[What the task asks]: In the records that follow, show each line where the word "assign" is present.

Collection entries
--- START ---

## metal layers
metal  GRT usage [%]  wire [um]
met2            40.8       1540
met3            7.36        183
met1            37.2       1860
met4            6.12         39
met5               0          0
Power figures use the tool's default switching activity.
<file path="src/rtl/lsu_dmem_ctrl.sv">
// Load/store controller between the RV32I memory stage and a four-lane byte-banked data memory.
// Generates lane enables and replicated store data, sequences read latency and extends load data.
module lsu_dmem_ctrl #(
   parameter int unsigned XLEN         = 32,
   parameter int unsigned DMEM_WIDTH   = 12,
   parameter int unsigned READ_LATENCY = 1
) (
   input  logic                  clk,
   input  logic                  rst_n,
   input  logic                  req_valid,
   output logic                  req_ready,
   input  logic                  req_we,
   input  logic [2:0]            req_funct3,
   input  logic [XLEN-1:0]       req_addr,
   input  logic [XLEN-1:0]       req_wdata,
   output logic                  resp_valid,
   output logic [XLEN-1:0]       resp_rdata,
   output logic                  resp_misaligned,
   output logic                  resp_illegal,
   output logic [DMEM_WIDTH-1:0] mem_address,
   output logic [XLEN-1:0]       mem_data,
   output logic [3:0]            mem_byteena,
   output logic                  mem_rden,
   output logic                  mem_wren,
   input  logic [XLEN-1:0]       mem_q
);

   localparam int unsigned CNT_W = 2;

   typedef enum logic [2:0] {
      S_IDLE,
      S_WRITE,
      S_READ,
      S_CAPTURE,
      S_DONE,
      S_ERR
   } state_t;

   state_t             state_q;
   state_t             state_next;
   logic [CNT_W-1:0]   cnt_q;
   logic [CNT_W-1:0]   cnt_next;
   logic [2:0]         f3_q;
   logic [1:0]         lo_q;

   logic               accept_c;
   logic               illegal_c;
   logic               misaligned_c;
   logic               legal_c;
   logic [3:0]         byteena_c;
   logic [XLEN-1:0]    wdata_c;
   logic [XLEN-1:0]    shifted_c;
   logic [XLEN-1:0]    load_c;
   logic               unused_addr_c;

   // Upper address bits are dropped so accesses wrap modulo memory size.
   assign unused_addr_c = ^req_addr[XLEN-1:DMEM_WIDTH+2];

   assign accept_c = req_valid && req_ready;
   assign legal_c  = accept_c && !illegal_c && !misaligned_c;

   // Request decode: legality, alignment, lane pattern and replicated store data.
   always_comb begin
      illegal_c    = 1'b1;
      misaligned_c = 1'b0;
      byteena_c    = 4'b0000;
      wdata_c      = req_wdata;
      case (req_funct3)
         3'b000, 3'b001, 3'b010: illegal_c = 1'b0;
         3'b100, 3'b101:         illegal_c = req_we;
         default:                illegal_c = 1'b1;
      endcase
      case (req_funct3[1:0])
         2'b00: begin
            byteena_c = 4'b0001 << req_addr[1:0];
            wdata_c   = {(XLEN/8){req_wdata[7:0]}};
         end
         2'b01: begin
            misaligned_c = req_addr[0];
            byteena_c    = req_addr[1] ? 4'b1100 : 4'b0011;
            wdata_c      = {(XLEN/16){req_wdata[15:0]}};
         end
         2'b10: begin
            misaligned_c = |req_addr[1:0];
            byteena_c    = 4'b1111;
         end
         default: ;
      endcase
   end

   // Load alignment and extension from the captured offset and funct3.
   always_comb begin
      shifted_c = mem_q >> {lo_q, 3'b000};
      case (f3_q)
         3'b000:  load_c = {{(XLEN-8){shifted_c[7]}}, shifted_c[7:0]};
         3'b001:  load_c = {{(XLEN-16){shifted_c[15]}}, shifted_c[15:0]};
         3'b100:  load_c = {{(XLEN-8){1'b0}}, shifted_c[7:0]};
         3'b101:  load_c = {{(XLEN-16){1'b0}}, shifted_c[15:0]};
         default: load_c = shifted_c;
      endcase
   end

   always_ff @(posedge clk or negedge rst_n) begin
      if (!rst_n) begin
         state_q <= S_IDLE;
         cnt_q   <= '0;
      end else begin
         state_q <= state_next;
         cnt_q   <= cnt_next;
      end
   end

   // Next state; READ dwells READ_LATENCY cycles.
   always_comb begin
      state_next = state_q;
      cnt_next   = cnt_q;
      case (state_q)
         S_IDLE: begin
            if (accept_c) begin
               if (illegal_c || misaligned_c) begin
                  state_next = S_ERR;
               end else if (req_we) begin
                  state_next = S_WRITE;
               end else begin
                  state_next = S_READ;
                  cnt_next   = '0;
               end
            end
         end
         S_WRITE:   state_next = S_DONE;
         S_READ: begin
            if (cnt_q == CNT_W'(READ_LATENCY - 1)) begin
               state_next = S_CAPTURE;
            end else begin
               cnt_next = cnt_q + CNT_W'(1);
            end
         end
         S_CAPTURE: state_next = S_DONE;
         S_DONE:    state_next = S_IDLE;
         S_ERR:     state_next = S_IDLE;
         default:   state_next = S_IDLE;
      endcase
   end

   // Registered outputs derived from the state being entered.
   always_ff @(posedge clk or negedge rst_n) begin
      if (!rst_n) begin
         req_ready       <= 1'b0;
         resp_valid      <= 1'b0;
         resp_rdata      <= '0;
         resp_misaligned <= 1'b0;
         resp_illegal    <= 1'b0;
         mem_address     <= '0;
         mem_data        <= '0;
         mem_byteena     <= 4'b0000;
         mem_rden        <= 1'b0;
         mem_wren        <= 1'b0;
         f3_q            <= 3'b000;
         lo_q            <= 2'b00;
      end else begin
         req_ready       <= (state_next == S_IDLE);
         resp_valid      <= (state_next == S_DONE) || (state_next == S_ERR);
         resp_illegal    <= (state_next == S_ERR) && illegal_c;
         resp_misaligned <= (state_next == S_ERR) && !illegal_c && misaligned_c;
         mem_rden        <= (state_next == S_READ);
         mem_wren        <= (state_next == S_WRITE);
         if (legal_c) begin
            mem_address <= req_addr[DMEM_WIDTH+1:2];
            mem_byteena <= byteena_c;
            mem_data    <= wdata_c;
            f3_q        <= req_funct3;
            lo_q        <= req_addr[1:0];
         end
         if (state_q == S_CAPTURE) begin
            resp_rdata <= load_c;
         end
      end
   end

endmodule

</file>
### src/rtl/rr_arbiter_8_if.sv
// rr_arbiter_8_if: bundles the arbiter's request, multiplexer-control and
// downstream valid/ready signals. The arbiter connects through the slave
// modport; the surrounding logic (requesters, multiplexer, consumer)
// connects through the master modport.
// Bit numbering follows the multiplexer: index 0 is the leftmost bit.

interface rr_arbiter_8_if;
  logic [0:7]  req;
  logic [0:2]  mux_sel;
  logic        mux_enb;
  logic [0:31] mux_y;
  logic [0:7]  grant;
  logic [0:31] out_data;
  logic        out_valid;
  logic        out_ready;

  modport slave (
    input  req,
    input  mux_y,
    input  out_ready,
    output mux_sel,
    output mux_enb,
    output grant,
    output out_data,
    output out_valid
  );

  modport master (
    output req,
    output mux_y,
    output out_ready,
    input  mux_sel,
    input  mux_enb,
    input  grant,
    input  out_data,
    input  out_valid
  );
endinterface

--- END ---

[Answer section]:
   assign unused_addr_c = ^req_addr[XLEN-1:DMEM_WIDTH+2];
   assign accept_c = req_valid && req_ready;
   assign legal_c  = accept_c && !illegal_c && !misaligned_c;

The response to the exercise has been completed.